H2A HISTONE FAMILY, MEMBER X; H2AFX


Alternative titles; symbols

H2AX HISTONE
H2AX


HGNC Approved Gene Symbol: H2AX

Cytogenetic location: 11q23.3     Genomic coordinates (GRCh38): 11:119,093,874-119,095,465 (from NCBI)


TEXT

Description

Histones wrap DNA to form nucleosome particles that compact eukaryotic genomes. Each nucleosome core particle consists of DNA wrapped by an octamer containing 2 molecules each of the highly conserved histones H2A (see 613499), H2B (see 609904), H3 (see 602810), and H4 (see 602822). H1 histones (see 142709) occupy the linker DNA between nucleosomes. Canonical histone genes are clustered in repeat arrays and their transcription is tightly coupled to DNA replication. In contrast, noncanonical variant histone genes are found singly in the genome, are constitutively expressed, and encode histones that differ in primary amino acid sequence from their canonical paralogs. Unlike canonical histones that function primarily in genome packaging and gene regulation, variant histones have roles in DNA repair, meiotic recombination, chromosome segregation, transcription initiation and termination, sex chromosome condensation, and sperm chromatin packaging. H2AFX is variant histone of the H2A family (review by Talbert and Henikoff, 2010).

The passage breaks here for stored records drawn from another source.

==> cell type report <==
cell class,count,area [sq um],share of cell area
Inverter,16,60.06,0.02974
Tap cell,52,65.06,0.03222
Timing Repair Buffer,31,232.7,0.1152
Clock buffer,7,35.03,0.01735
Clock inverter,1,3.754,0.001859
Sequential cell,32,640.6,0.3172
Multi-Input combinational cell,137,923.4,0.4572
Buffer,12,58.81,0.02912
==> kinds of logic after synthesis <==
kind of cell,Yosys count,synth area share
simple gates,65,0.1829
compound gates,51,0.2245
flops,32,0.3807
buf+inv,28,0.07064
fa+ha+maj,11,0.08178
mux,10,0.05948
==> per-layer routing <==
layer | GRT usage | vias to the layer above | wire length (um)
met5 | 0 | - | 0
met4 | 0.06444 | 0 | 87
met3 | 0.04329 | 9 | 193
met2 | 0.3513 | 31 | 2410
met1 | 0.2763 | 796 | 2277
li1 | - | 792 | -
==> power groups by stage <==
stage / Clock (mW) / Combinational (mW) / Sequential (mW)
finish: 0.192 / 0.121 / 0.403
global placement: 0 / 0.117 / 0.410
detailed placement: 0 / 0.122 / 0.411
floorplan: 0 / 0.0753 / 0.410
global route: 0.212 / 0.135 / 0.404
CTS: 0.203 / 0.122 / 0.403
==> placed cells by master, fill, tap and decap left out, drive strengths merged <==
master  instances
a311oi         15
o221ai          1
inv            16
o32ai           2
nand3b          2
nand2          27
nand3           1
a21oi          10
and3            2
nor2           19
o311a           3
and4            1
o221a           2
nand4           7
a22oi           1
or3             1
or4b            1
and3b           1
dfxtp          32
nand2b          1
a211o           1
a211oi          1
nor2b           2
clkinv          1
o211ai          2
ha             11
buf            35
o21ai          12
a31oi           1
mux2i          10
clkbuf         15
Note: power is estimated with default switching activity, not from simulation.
$ cat src/rtl/uart_tx_fifo.sv
// UART transmit back-end: byte FIFO feeding an 8N1 serialiser with a fixed baud divider.
// Optional macro UART_TX_PARITY_EN inserts an even-parity bit (8E1 framing).
module uart_tx_fifo #(
    parameter int CLKS_PER_BIT = 868,
    parameter int FIFO_DEPTH   = 16
) (
    input  logic                        clk,
    input  logic                        reset,
    input  logic                        push_valid,
    input  logic [7:0]                  push_data,
    output logic                        push_ready,
    output logic [$clog2(FIFO_DEPTH):0] fifo_count,
    output logic                        busy,
    output logic                        tx
);
    localparam int PW = $clog2(FIFO_DEPTH);
    localparam int BW = (CLKS_PER_BIT > 1) ? $clog2(CLKS_PER_BIT) : 1;
    localparam logic [BW-1:0] BAUD_LAST = BW'(CLKS_PER_BIT - 1);
    localparam logic [PW:0]   COUNT_FULL = (PW+1)'(FIFO_DEPTH);

`ifdef UART_TX_PARITY_EN
    typedef enum logic [2:0] {IDLE, START, DATA, PARITY, STOP} state_t;
`else
    typedef enum logic [1:0] {IDLE, START, DATA, STOP} state_t;
`endif

    logic [7:0]    r_mem [FIFO_DEPTH];
    logic [PW-1:0] r_wptr, r_rptr;
    logic [PW:0]   r_count;
    state_t        r_state;
    logic [BW-1:0] r_baud;
    logic [2:0]    r_bit;
    logic [7:0]    r_shift;
    logic          r_tx;
`ifdef UART_TX_PARITY_EN
    logic          r_par;
`endif

    logic       w_full, w_push, w_pop, w_baud_done;
    logic [7:0] w_head;

    assign w_full      = (r_count == COUNT_FULL);
    assign w_push      = push_valid && !w_full;
    assign w_baud_done = (r_baud == BAUD_LAST);
    assign w_head      = r_mem[r_rptr];
    // The end of a stop bit pops directly into the next start bit so queued
    // frames leave back to back with no idle gap.
    assign w_pop       = (r_count != '0) &&
                         ((r_state == IDLE) || (r_state == STOP && w_baud_done));

    assign push_ready = !w_full;
    assign fifo_count = r_count;
    assign busy       = (r_state != IDLE) || (r_count != '0);
    assign tx         = r_tx;

    always_ff @(posedge clk) begin
        if (reset) begin
            r_wptr  <= '0;
            r_rptr  <= '0;
            r_count <= '0;
        end else begin
            if (w_push) begin
                r_mem[r_wptr] <= push_data;
                r_wptr        <= r_wptr + PW'(1);
            end
            if (w_pop)
                r_rptr <= r_rptr + PW'(1);
            case ({w_push, w_pop})
                2'b10:   r_count <= r_count + (PW+1)'(1);
                2'b01:   r_count <= r_count - (PW+1)'(1);
                default: r_count <= r_count;
            endcase
        end
    end

    always_ff @(posedge clk) begin
        if (reset) begin
            r_state <= IDLE;
            r_baud  <= '0;
            r_bit   <= '0;
            r_shift <= '0;
            r_tx    <= 1'b1;
`ifdef UART_TX_PARITY_EN
            r_par   <= 1'b0;
`endif
        end else begin
            case (r_state)
                IDLE: begin
                    r_tx <= 1'b1;
                    if (w_pop) begin
                        r_shift <= w_head;
                        r_tx    <= 1'b0;
                        r_baud  <= '0;
                        r_state <= START;
`ifdef UART_TX_PARITY_EN
                        r_par   <= ^w_head;
`endif
                    end
                end
                START: begin
                    if (w_baud_done) begin
                        r_baud  <= '0;
                        r_tx    <= r_shift[0];
                        r_bit   <= '0;
                        r_state <= DATA;
                    end else begin
                        r_baud <= r_baud + BW'(1);
                    end
                end
                DATA: begin
                    if (w_baud_done) begin
                        r_baud <= '0;
                        if (r_bit == 3'd7) begin
`ifdef UART_TX_PARITY_EN
                            r_tx    <= r_par;
                            r_state <= PARITY;
`else
                            r_tx    <= 1'b1;
                            r_state <= STOP;
`endif
                        end else begin
                            r_shift <= r_shift >> 1;
                            r_tx    <= r_shift[1];
                            r_bit   <= r_bit + 3'd1;
                        end
                    end else begin
                        r_baud <= r_baud + BW'(1);
                    end
                end
`ifdef UART_TX_PARITY_EN
                PARITY: begin
                    if (w_baud_done) begin
                        r_baud  <= '0;
                        r_tx    <= 1'b1;
                        r_state <= STOP;
                    end else begin
                        r_baud <= r_baud + BW'(1);
                    end
                end
`endif
                STOP: begin
                    if (w_baud_done) begin
                        r_baud <= '0;
                        if (w_pop) begin
                            r_shift <= w_head;
                            r_tx    <= 1'b0;
                            r_state <= START;
`ifdef UART_TX_PARITY_EN
                            r_par   <= ^w_head;
`endif
                        end else begin
                            r_state <= IDLE;
                        end
                    end else begin
                        r_baud <= r_baud + BW'(1);
                    end
                end
                default: r_state <= IDLE;
            endcase
        end
    end
endmodule
$ cat config.mk
export PLATFORM = sky130hd
export DESIGN_NAME = uart_tx_fifo
export DESIGN_NICKNAME = d
export VERILOG_FILES = /design/src/rtl/uart_tx_fifo.sv
export SDC_FILE = /design/constraint.sdc
export NUM_CORES = 1
export LEC_CHECK = 0
export CAP_MARGIN = 15
export CORE_MARGIN = 4
export CORE_UTILIZATION = 45
export DETAILED_ROUTE_END_ITERATION = 10
export GPL_TIMING_DRIVEN = 1
export SLEW_MARGIN = 20
export SYNTH_ARGS = -nofsm -noshare
export SYNTH_HDL_FRONTEND = slang
export SYNTH_SLANG_ARGS = --single-unit
$ cat constraint.sdc
create_clock -name clk -period 3.8 [get_ports clk]
set_clock_uncertainty 0.1 [all_clocks]
set_input_delay 1.14 -clock clk [delete_from_list [all_inputs] [get_ports clk]]
set_output_delay 1.14 -clock clk [all_outputs]
set_load 0.02 [all_outputs]
## Yosys cells after proc, flatten, opt, wreduce, memory -nomap -nowiden

Memory sizes are Yosys's and may differ from the RTL's. A register that Yosys moved wholly into a read port is not among the register bits.
Index checks and enable logic that the tools add are counted.

| storage, ports and cells | value |
|---|---|
| memories kept | 1 |
| output and inout port bits | 8 |
| flip-flop bits (word level) | 37 |
| bits in writable memories | 128 |

Memories:

| memory | depth | bits a word | read ports | clocked after memory_dff | wr ports | RTL line | text |
|---|---|---|---|---|---|---|---|
| r_mem | 16 | 8 | 1 | 1 | 1 | 27 | `logic [7:0] r_mem [FIFO_DEPTH];` |

| cells by class | value |
|---|---|
| mux-type cells | 32 |
| $add $sub $neg | 6 |
| reduce and logical (&&, ||, !) cells | 17 |
| equal/unequal tests | 15 |

Operators by type and width:

| kind | number |
|---|---|
| $mux 8 | 4 |
| $pmux 8 s3 | 1 |
| $mux 10 | 2 |
| $pmux 10 s2 | 1 |
| $ne 2x2->1 const B | 7 |
| $reduce_and 4->1 | 3 |
| $add 10x1->10 const B | 1 |
| $eq 10x10->1 const B | 1 |
| $mux 1 | 10 |
| $mux 2 | 5 |
| $pmux 5 s2 | 1 |
| $mux 3 | 3 |
| $add 4x1->4 const B | 2 |
| $mux 4 | 2 |
| $pmux 2 s4 | 1 |
| $eq 2x2->1 const B | 3 |
| $pmux 3 s2 | 1 |
| $reduce_bool 2->1 | 3 |
| $add 5x1->5 const B | 1 |
| $eq 5x5->1 const B | 1 |
| $reduce_and 5->1 | 1 |
| $reduce_bool 5->1 | 1 |
| $sub 5x1->5 const B | 1 |
| $eq 2x1->1 const B | 2 |
| 9 further kinds | 12 |

## Logic depth before layout (Yosys ltp)

| depth | value |
|---|---|
| depth after elaboration | 7 |
| gate-level depth with buffers | 11 |
| depth with buffers taken out | 11 |

## Least setup slack after synthesis

OpenSTA, ideal clock, no wires.

| timing | value |
|---|---|
| path kind | input -> register |
| from | input push_valid |
| to | register r_count[4] (netlist: fifo_count[4]) |
| stages on the path | 9 |
| required time | 3630 ps |
| setup slack | 544 ps |
| data arrival time | 3086 ps |
| setup time | 70 ps |
| path buffers | 0 |
| path through | a21boi_1 -> inv_1 -> ha_1 -> fa_1 -> a21o_1 -> a21oi_1 -> xor2_1 -> or3_1 -> a21oi_1 |

| on the way | value |
|---|---|
| cells in the longest elaborated chain, start to end | 3 |

Ends and longest elaborated chain:

| element | RTL line | text |
|---|---|---|
| start: declaration | 9 | `input logic push_valid,` |
| $logic_and 1x1->1 (*) | 43 | `assign w_push = push_valid && !w_full;` |
| $eq 2x1->1 or $eq 2x2->1 (tied branches) | 68 | `case ({w_push, w_pop})` |
| $pmux 5 s2 or $reduce_bool 2->1 (tied branches) | n/a |  |
| end signal: assignment | 69 | `2'b10: r_count <= r_count + (PW+1)'(1);` |
| end signal: assignment | 70 | `2'b01: r_count <= r_count - (PW+1)'(1);` |
| end signal: assignment | 71 | `default: r_count <= r_count;` |
| end: declaration | 29 | `logic [PW:0] r_count;` |

Every way passes the cells marked *; elsewhere a longest branch is shown, timed or not.
A chain may end at the register's enable or synchronous reset.

## Worst setup path after layout

| timing | value |
|---|---|
| from | register r_state[0] |
| to | output busy |

| on the way | value |
|---|---|
| cells in the longest elaborated chain, start to end | 2 |

Ends and longest elaborated chain:

| element | RTL line | text |
|---|---|---|
| start: declaration | 30 | `state_t r_state;` |
| start signal: assignment | 78 | `r_state <= IDLE;` |
| start signal: assignment | 94 | `r_state <= START;` |
| start signal: assignment | 105 | `r_state <= DATA;` |
| $reduce_bool 2->1 | 53 | `assign busy = (r_state != IDLE) \|\| (r_count != '0);` |
| $logic_or 1x1->1 | 53 |  |
| end: declaration | 13 | `output logic busy,` |

No other way between the ends.

==> results by group <==
Outcome
  • Outcome: completed

Global route
  • First-pass GRT wire length: between 20 and 25 mm
  • GRT overflow: 0
  • Vias in the first global route: around 4300
  • Initial antenna violation count: 0
  • Tot GR Track Use: 0.1755
  • Largest net degree at the start of global routing: 34

Detailed routing
  • 1st-iter DRT viols: 274
  • DR vias: 4166
  • WL/cell: 19.50 um
  • Residual DRC: 0
  • Routed wire length: ~15 mm
  • Antenna Nets Post-Route: 0
  • DR pass1 iterations: 4
  • Detail-routed via count per cell: 5.503

CTS
  • Cts bufs inserted: 17
  • Htree depth: 4
  • Sink Count: 169
  • CTS tree: done
  • CTS Buffer Depth: 2
  • Root Driver: clkbuf_16
  • CTS clk-pin slew, worst paths: 0.06 ns
  • Worst-Skew Late Latency: 0.42 ns

Layout
  • Diode count: 0
  • Nets: approximately 560
  • Final instance area: between 8000 and 9000 sq um
  • Fin cells: 757
  • Fillers: approximately 1300
  • Share of layout cells above drive strength 1: 0.1520
  • Synth-to-layout area growth: 14.60%

Floorplanning
  • Starting Density: 0.4661
  • Die Area: around 18000 sq um
  • Die height: approximately 130 um
  • Rows: 45
  • Chip width: 134.2 um
  • # IOs: 19
  • Area of the core: 15370 sq um

Synthesis
  • Syn Area/Cell: between 10 and 15 sq um
  • Synth Instances: 495
  • Syn_nets: 524
  • Synth top area cells: edfxtp_1 54%, dfxtp_1 11%, mux2i_1 5.6%, mux4_2 5.0%, ha_1 3.0%
  • Most common cell in the netlist: edfxtp_1
  • Main flop type after synthesis: edfxtp_1
  • Cell Area, Synth: 7164 sq um
  • FFs w/ async S/R, synth: 0
  • Seq/Total Area, Yosys: 0.6511
  • Yosys reg bits: 169
  • Most common library cells after synthesis: 128 x edfxtp_1, 46 x nor2_1, 41 x dfxtp_1, 40 x mux2i_1, 30 x nand2_1
  • Synth warnings: 0
  • Number of synthesized flops with an enable pin: 128
  • Post-synth top area share: 0.5365
  • Area leader, netlist: edfxtp_1
  • Cell variety after synth: 61

Placed design
  • Routability cong.: 0.8098
  • Placed Cells incl. Taps: 725
  • Port bufs: 18
  • Hpwl dp: 9.790 mm
  • Area after DPL: 7649 sq um

Power
  • Pleak: 2.775 nW
  • VDD IR max: 329.0 uV
  • Power Total: 5.494 mW
  • Pwr/cell area: 669.2 nW/um^2

STA
  • Fmax: approximately 280 MHz
  • Fin Setup TNS: 0 ns
  • Rel. slew slack: 0.4559
  • Unrepaired setup endpoints after global routing: no
  • Worst slew pin tran: roughly 0.82 ns
  • Period minus WS final: 3.520 ns
  • Final Hold Fails: 0
  • Final period utilization: 0.9263
  • Final Max Slew Viols: 0
  • Setup violations, final: 0

Critical path
  • Setup crit end kind: output port
  • CP required: 2.56 ns
  • Crit path launch type: flip-flop
  • Crit Path Class: flip-flop to output port
  • Max incr delay on CP: around 0.64 ns
  • CP arrival: 2.28 ns
  • CP max FO: 9
  • Slowest-stage cell, CP: clkdlybuf4s50_1
  • CP Cell Sequence: inv_1, ha_1, and3_1, inv_2, clkdlybuf4s50_1

Job
  • Max-capacitance violation count: 0

Hold path
  • Hold WC Path Type: flip-flop to flip-flop
==> cell families after synthesis <==
group	Yosys count	synth area share
xor+xnor	10	0.01222
simple gates	122	0.08208
buf+inv	35	0.02655
mux	56	0.1062
flops	169	0.6511
fa+ha+maj	18	0.03248
compound gates	85	0.08942
==> registers in the layout, summed over array words and instances, names as in the netlist, named ones only <==
| name | cells |
|---|---|
| r_baud | 10 |
| r_shift | 8 |
| r_state | 2 |
| r_bit | 3 |
| fifo_count | 5 |
| r_rptr | 4 |
| r_mem | 128 |
| r_wptr | 4 |
| tx | 1 |
==> metal layers <==
metal | routed length [um] | GRT usage | up-vias
li1 | - | - | 1984
met1 | 6699 | 0.2307 | 2089
met2 | 7340 | 0.2941 | 78
met3 | 554 | 0.03976 | 15
met4 | 163 | 0.04977 | 0
met5 | 0 | 0 | -
==> worst paths after layout <==
path,cells past startpoint,slack [ns],from,to
setup / recovery,5,0.28,r_state[0],busy
hold / removal,1,0.36,r_shift[3],r_shift[3]
setup reg to reg,10,0.56,fifo_count[0],fifo_count[4]
hold reg to reg,1,0.36,r_shift[3],r_shift[3]
==> cells in the final DEF (no fill, tap or decap), drive strengths merged, types with 5 or more instances in the layout <==
| master | Yosys | routed |
|---|---|---|
| edfxtp | 128 | 128 |
| inv | 10 | 15 |
| ha | 17 | 17 |
| mux2i | 40 | 40 |
| buf | 13 | 25 |
| nand2 | 30 | 30 |
| clkinv | 1 | 7 |
| and3 | 6 | 6 |
| a32o | 7 | 7 |
| a41oi | 5 | 5 |
| clkdlybuf4s50 | 0 | 18 |
| mux4 | 16 | 16 |
| xnor2 | 6 | 6 |
| dfxtp | 41 | 41 |
| o21ai | 13 | 13 |
| nor3 | 6 | 6 |
| nor2 | 47 | 47 |
| a21oi | 17 | 17 |
| a221oi | 5 | 5 |
| clkbuf | 11 | 20 |
| a22oi | 10 | 10 |
| nand2b | 9 | 9 |
| a221o | 5 | 5 |
==> layout make-up <==
class | instances | area [sq um] | area share
flip-flops and latches | 169 | 4667 | 0.5684
clock inverters | 12 | 117.6 | 0.01432
multi-input cells | 291 | 2316 | 0.2821
repair buffers | 43 | 367.9 | 0.04480
well taps | 211 | 264.0 | 0.03215
clock buffers | 20 | 436.7 | 0.05319
inverters | 11 | 41.29 | 0.005029
==> per-stage QoR <==
stage	util	hold WS (ns)	worst slack [ns]
after global placement	0.4976	0.3439	0.2096
after global routing	0.5341	0.3887	0.1530
final	0.5341	0.3604	0.2800
after CTS	0.5337	0.3636	0.1595
after detailed placement	0.4976	0.3478	0.1778
after floorplan	-	0.3332	0.5437
==> critical path: cells and delay by family (launching register included) <==
| family | cells | cell delay [ns] |
|---|---|---|
| AND/OR/NAND/NOR | 1 | 0.26 |
| adder cells (fa/ha/maj) | 1 | 0.31 |
| flip-flops | 1 | 0.37 |
| buffers and inverters | 3 | 0.92 |
==> repair_timing <==
item,4_1_cts,5_1_grt
resized for setup,0,1
buffers inserted,0,0
hold buffers,0,0
setup endpoints to repair,0,1
==> report_power, final <==
group	leakage (nW)	internal, mW	switching (mW)
clock	0.272	0.914	0.707
combinational	1.02	0.730	0.870
sequential	1.49	2.10	0.175
Note: power is estimated with default switching activity, not from simulation.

For additional background information on histones, histone gene clusters, and the H2A histone family, see HIST1H2AA (613499).


Cloning and Expression

Ivanova et al. (1994) stated that this gene, termed H2A.X by them, is 1 of 3 whose synthesis is not linked to DNA replication. They stated that H2AX is encoded by an alternatively processed transcript that yields 2 mRNA species, a 0.6-kb stemloop transcript indistinguishable from those of replication-linked histones, and a 1.6-kb read-through polyadenylated transcript. Ivanova et al. (1994) noted that the gene encodes a 142-amino acid protein having a unique C-terminal sequence, QASQEY, which has been conserved from lower eukaryotes.


Gene Function

Chen et al. (2000) reported that the Nijmegen breakage syndrome protein (NBS1; 602667) and phosphorylated H2AX (gamma-H2AX), which associate with irradiation-induced DNA double-strand breaks (DSBs), are also found at sites of V(D)J (variable, diversity, joining) recombination-induced DSBs. In developing thymocytes, NBS1 and gamma-H2AX form nuclear foci that colocalize with the T-cell receptor-alpha (TCRA; see 186880) locus in response to recombination-activating gene-1 (RAG1; 179615) protein-mediated V(D)J cleavage. Chen et al. (2000) concluded that their results suggest that surveillance of T-cell receptor recombination intermediates by NBS1 and gamma-H2AX may be important for preventing oncogenic translocations.

Class switch recombination is a region-specific DNA recombination reaction that replaces one immunoglobulin heavy-chain constant region gene with another. This enables a single variable region gene to be used in conjunction with different downstream heavy-chain constant region genes, each having a unique biologic activity. Activation-induced cytidine deaminase (AID; 605257), a putative RNA editing enzyme, is required for this action. Petersen et al. (2001) reported that the NBS1 protein and gamma-H2AX, which facilitate DNA double-strand break repair, form nuclear foci at the heavy-chain constant region in the G1 phase of the cell cycle in cells undergoing class switch recombination. Class switch recombination is impaired in H2AX -/- mice. Localization of NBS1 and gamma-H2AX to the immunoglobulin heavy-chain locus during class switch recombination is dependent on AID. In addition, AID is required for induction of switch region-specific DNA lesions that precede class switch recombination. Petersen et al. (2001) concluded that AID functions upstream of the DNA modifications that initiate class switch recombination.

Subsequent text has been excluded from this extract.